Boy did I get off track!  Makawalli.  Let’s go back a ways.  Tenth grade, I was assigned a project: develop a working analogy for a plant cell.  Somewhere in the process of assigning a beefy-shouldered club bouncer as the cell membrane, I got off track (sound familiar?), and I created a country of my own.  Makawalli.  Located in central Africa along Chad River, it’s major export was pistachios, it had a Oggledwarf for a mascot who had defeated the queen of Morcas for her crown, cape, and scepter (though I’m not sure what a mutant sewer-creature was doing with crown, cape, and scepter).

For the next two years of high school, I took my place as the Founder of Makawalli.  My friends (I’m not sure how they put up with me) took positions as Mrs. Rockefeller, the resident economist,  President, Peasant, Herbalist, and Crone.  Makawalli underwent a war against an Evil Scientist named Evil Scientist who resembled our tenth grade science teacher, and engaged in a long-distance skirmish with an opposing country named Mahakalli (they fought over their name being too similar), and Makawalli eventually set up an intricate border-defense system.

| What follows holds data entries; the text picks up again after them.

==> src/rtl/dtu_tx_scheduler_pkg.sv <==
`default_nettype none
// ============================================================================
// dtu_tx_scheduler_pkg : shared state encoding, frame width and width helpers
// Rev 1.0
// ============================================================================
package dtu_tx_scheduler_pkg;

  localparam int FRAME_W_DEFAULT = 10;

  typedef enum logic [1:0] {
    IDLE   = 2'd0,
    LAUNCH = 2'd1,
    WAIT   = 2'd2,
    GAP    = 2'd3
  } state_t;

  function automatic int clog2(input int value);
    int r;
    r = 0;
    while ((1 << r) < value) begin
      r = r + 1;
    end
    return r;
  endfunction

  // Counter widths never collapse to zero bits, even for degenerate limits.
  function automatic int width_of(input int value);
    return (clog2(value) < 1) ? 1 : clog2(value);
  endfunction

endpackage
`default_nettype wire

==> src/rtl/dtu_tx_scheduler_if.sv <==
`default_nettype none
// ============================================================================
// dtu_tx_scheduler_if : requester / tx / rx signal bundle of the scheduler
// Rev 1.0
// ============================================================================
interface dtu_tx_scheduler_if
  import dtu_tx_scheduler_pkg::*;
#(
  parameter int N       = 4,
  parameter int FRAME_W = FRAME_W_DEFAULT
);

  logic [N-1:0]         req;
  logic [N*FRAME_W-1:0] req_data;
  logic [N-1:0]         grant;
  logic [N-1:0]         done;
  logic [N-1:0]         err;
  logic                 tx_start;
  logic [FRAME_W-1:0]   tx_pi;
  logic                 rx_ready;
  logic                 rx_valid;
  logic                 busy;

  // Scheduler side
  modport master (
    input  req, req_data, rx_ready, rx_valid,
    output grant, done, err, tx_start, tx_pi, busy
  );

  // Requester / link side
  modport slave (
    output req, req_data, rx_ready, rx_valid,
    input  grant, done, err, tx_start, tx_pi, busy
  );

endinterface
`default_nettype wire

==> src/rtl/dtu_tx_scheduler_rr_arbiter.sv <==
`default_nettype none
// ============================================================================
// dtu_tx_scheduler_rr_arbiter : combinational round-robin pick, searching
// upward from ptr and wrapping modulo N
// Rev 1.0
// ============================================================================
module dtu_tx_scheduler_rr_arbiter
  import dtu_tx_scheduler_pkg::*;
#(
  parameter  int N     = 4,
  localparam int IDX_W = width_of(N)
) (
  input  logic [N-1:0]     req,
  input  logic [IDX_W-1:0] ptr,
  output logic [N-1:0]     pick,
  output logic [IDX_W-1:0] pick_idx,
  output logic             pick_any
);

  logic [IDX_W:0]   pos_wide;
  logic [IDX_W-1:0] pos;

  always_comb begin
    pick     = '0;
    pick_idx = '0;
    pick_any = 1'b0;
    pos_wide = '0;
    pos      = '0;
    for (int k = 0; k < N; k++) begin
      // One extra bit so ptr+k never overflows before the modulo-N wrap
      pos_wide = {1'b0, ptr} + (IDX_W+1)'(k);
      if (pos_wide >= (IDX_W+1)'(N)) begin
        pos_wide = pos_wide - (IDX_W+1)'(N);
      end
      pos = pos_wide[IDX_W-1:0];
      if (!pick_any && req[pos]) begin
        pick_any  = 1'b1;
        pick_idx  = pos;
        pick[pos] = 1'b1;
      end
    end
  end

endmodule
`default_nettype wire

==> src/rtl/dtu_tx_scheduler.sv <==
`default_nettype none
// ============================================================================
// dtu_tx_scheduler : round-robin sharing of one tx serial link between N frame
// requesters, with rx-verdict driven retransmission and done/err reporting
// Rev 1.0
// ============================================================================
module dtu_tx_scheduler
  import dtu_tx_scheduler_pkg::*;
#(
  parameter int N          = 4,
  parameter int FRAME_W    = FRAME_W_DEFAULT,
  parameter int TIMEOUT    = 2000000,
  parameter int MAX_RETRY  = 2,
  parameter int GAP_CYCLES = 16
) (
  input  logic                clk,
  input  logic                rst,
  dtu_tx_scheduler_if.master  bus
);

  localparam int IDX_W   = width_of(N);
  localparam int CNT_W   = width_of(TIMEOUT + 1);
  localparam int RETRY_W = width_of(MAX_RETRY + 1);
  localparam int GAP_W   = width_of(GAP_CYCLES + 1);

  localparam logic [N-1:0] ONE_HOT0 = {{(N-1){1'b0}}, 1'b1};

  state_t               state_q, state_d;
  logic [N-1:0]         grant_q, grant_d;
  logic [N-1:0]         done_q, done_d;
  logic [N-1:0]         err_q, err_d;
  logic                 tx_start_q, tx_start_d;
  logic [FRAME_W-1:0]   tx_pi_q, tx_pi_d;
  logic                 busy_q, busy_d;
  logic [IDX_W-1:0]     ptr_q, ptr_d;
  logic [IDX_W-1:0]     win_q, win_d;
  logic [RETRY_W-1:0]   retry_q, retry_d;
  logic [CNT_W-1:0]     cnt_q, cnt_d;
  logic [GAP_W-1:0]     gap_q, gap_d;
  logic                 rx_prev_q, rx_prev_d;

  logic [N-1:0]         pick;
  logic [IDX_W-1:0]     pick_idx;
  logic                 pick_any;
  logic [FRAME_W-1:0]   frame_slice [N];
  logic [N-1:0]         win_onehot;
  logic [IDX_W-1:0]     ptr_next;
  logic                 rx_rise;
  logic                 timeout_hit;

  dtu_tx_scheduler_rr_arbiter #(
    .N (N)
  ) u_arb (
    .req      (bus.req),
    .ptr      (ptr_q),
    .pick     (pick),
    .pick_idx (pick_idx),
    .pick_any (pick_any)
  );

  for (genvar gi = 0; gi < N; gi++) begin : g_slice
    assign frame_slice[gi] = bus.req_data[gi*FRAME_W +: FRAME_W];
  end

  assign win_onehot  = ONE_HOT0 << win_q;
  assign ptr_next    = (win_q == IDX_W'(N - 1)) ? '0 : win_q + 1'b1;
  assign rx_rise     = bus.rx_ready & ~rx_prev_q;
  assign timeout_hit = (cnt_q == CNT_W'(TIMEOUT - 1));

  always_comb begin
    state_d    = state_q;
    grant_d    = '0;
    done_d     = '0;
    err_d      = '0;
    tx_start_d = 1'b0;
    tx_pi_d    = tx_pi_q;
    ptr_d      = ptr_q;
    win_d      = win_q;
    retry_d    = retry_q;
    cnt_d      = cnt_q;
    gap_d      = gap_q;

    case (state_q)
      IDLE: begin
        if (pick_any) begin
          grant_d = pick;
          tx_pi_d = frame_slice[pick_idx];
          win_d   = pick_idx;
          retry_d = '0;
          state_d = LAUNCH;
        end
      end
      LAUNCH: begin
        tx_start_d = 1'b1;
        cnt_d      = '0;
        state_d    = WAIT;
      end
      WAIT: begin
        cnt_d = cnt_q + 1'b1;
        // An rx edge takes precedence over a coincident timeout
        if (rx_rise && bus.rx_valid) begin
          done_d  = win_onehot;
          ptr_d   = ptr_next;
          gap_d   = '0;
          state_d = GAP;
        end else if (rx_rise || timeout_hit) begin
          if (retry_q < RETRY_W'(MAX_RETRY)) begin
            retry_d = retry_q + 1'b1;
            state_d = LAUNCH;
          end else begin
            err_d   = win_onehot;
            ptr_d   = ptr_next;
            gap_d   = '0;
            state_d = GAP;
          end
        end
      end
      GAP: begin
        if (gap_q == GAP_W'(GAP_CYCLES - 1)) begin
          state_d = IDLE;
        end else begin
          gap_d = gap_q + 1'b1;
        end
      end
      default: state_d = IDLE;
    endcase

    // Zero during LAUNCH, so WAIT compares against the level seen at launch
    // and a line already high from an earlier frame is not taken as an edge.
    rx_prev_d = (state_d == LAUNCH) ? 1'b0 : bus.rx_ready;
    busy_d    = (state_d != IDLE);
  end

  always_ff @(posedge clk) begin
    if (rst) begin
      state_q    <= IDLE;
      grant_q    <= '0;
      done_q     <= '0;
      err_q      <= '0;
      tx_start_q <= 1'b0;
      tx_pi_q    <= '0;
      busy_q     <= 1'b0;
      ptr_q      <= '0;
      win_q      <= '0;
      retry_q    <= '0;
      cnt_q      <= '0;
      gap_q      <= '0;
      rx_prev_q  <= 1'b0;
    end else begin
      state_q    <= state_d;
      grant_q    <= grant_d;
      done_q     <= done_d;
      err_q      <= err_d;
      tx_start_q <= tx_start_d;
      tx_pi_q    <= tx_pi_d;
      busy_q     <= busy_d;
      ptr_q      <= ptr_d;
      win_q      <= win_d;
      retry_q    <= retry_d;
      cnt_q      <= cnt_d;
      gap_q      <= gap_d;
      rx_prev_q  <= rx_prev_d;
    end
  end

  assign bus.grant    = grant_q;
  assign bus.done     = done_q;
  assign bus.err      = err_q;
  assign bus.tx_start = tx_start_q;
  assign bus.tx_pi    = tx_pi_q;
  assign bus.busy     = busy_q;

endmodule
`default_nettype wire

==> src/flat_wrapper.sv <==
// flat-port wrapper written by rule: the top's interface ports become plain ports
module dtu_tx_scheduler_flat import dtu_tx_scheduler_pkg::*;
#(
  parameter int N          = 4,
  parameter int FRAME_W    = FRAME_W_DEFAULT,
  parameter int TIMEOUT    = 2000000,
  parameter int MAX_RETRY  = 2,
  parameter int GAP_CYCLES = 16
)
  (clk, rst, bus_req, bus_req_data, bus_rx_ready, bus_rx_valid, bus_grant, bus_done, bus_err, bus_tx_start, bus_tx_pi, bus_busy);
  dtu_tx_scheduler_if #(.N(N), .FRAME_W(FRAME_W)) bus_i ();
  input  logic clk;
  input  logic rst;
  input wire logic [$bits(bus_i.req)-1:0] bus_req;
  input wire logic [$bits(bus_i.req_data)-1:0] bus_req_data;
  input wire logic [$bits(bus_i.rx_ready)-1:0] bus_rx_ready;
  input wire logic [$bits(bus_i.rx_valid)-1:0] bus_rx_valid;
  output wire logic [$bits(bus_i.grant)-1:0] bus_grant;
  output wire logic [$bits(bus_i.done)-1:0] bus_done;
  output wire logic [$bits(bus_i.err)-1:0] bus_err;
  output wire logic [$bits(bus_i.tx_start)-1:0] bus_tx_start;
  output wire logic [$bits(bus_i.tx_pi)-1:0] bus_tx_pi;
  output wire logic [$bits(bus_i.busy)-1:0] bus_busy;
  assign bus_i.req = bus_req;
  assign bus_i.req_data = bus_req_data;
  assign bus_i.rx_ready = bus_rx_ready;
  assign bus_i.rx_valid = bus_rx_valid;
  assign bus_grant = bus_i.grant;
  assign bus_done = bus_i.done;
  assign bus_err = bus_i.err;
  assign bus_tx_start = bus_i.tx_start;
  assign bus_tx_pi = bus_i.tx_pi;
  assign bus_busy = bus_i.busy;
  dtu_tx_scheduler #(.N(N), .FRAME_W(FRAME_W), .TIMEOUT(TIMEOUT), .MAX_RETRY(MAX_RETRY), .GAP_CYCLES(GAP_CYCLES)) u_core (.clk(clk), .rst(rst), .bus(bus_i));
endmodule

The moral of this story is that the domain name, Makawalli, pays homage to the very first world I created.  Since then, I’ve been designing worlds and countries, kingdoms and territories, provinces and governments.  To tell truth, I’ve created worlds for four books that I’ve written (haven’t made that terrifying step toward publishing yet, though), and it’s thrilling and inspiring, and it requires you to dig into your imagination without a shovel, but with bare hands and gritty nails, and fervor and verve!

That’s what I want to blog about.  What it means to me to create a world and words and worlds with words, what my personal experience is in doing it, and how I go about crafting new soil and skies.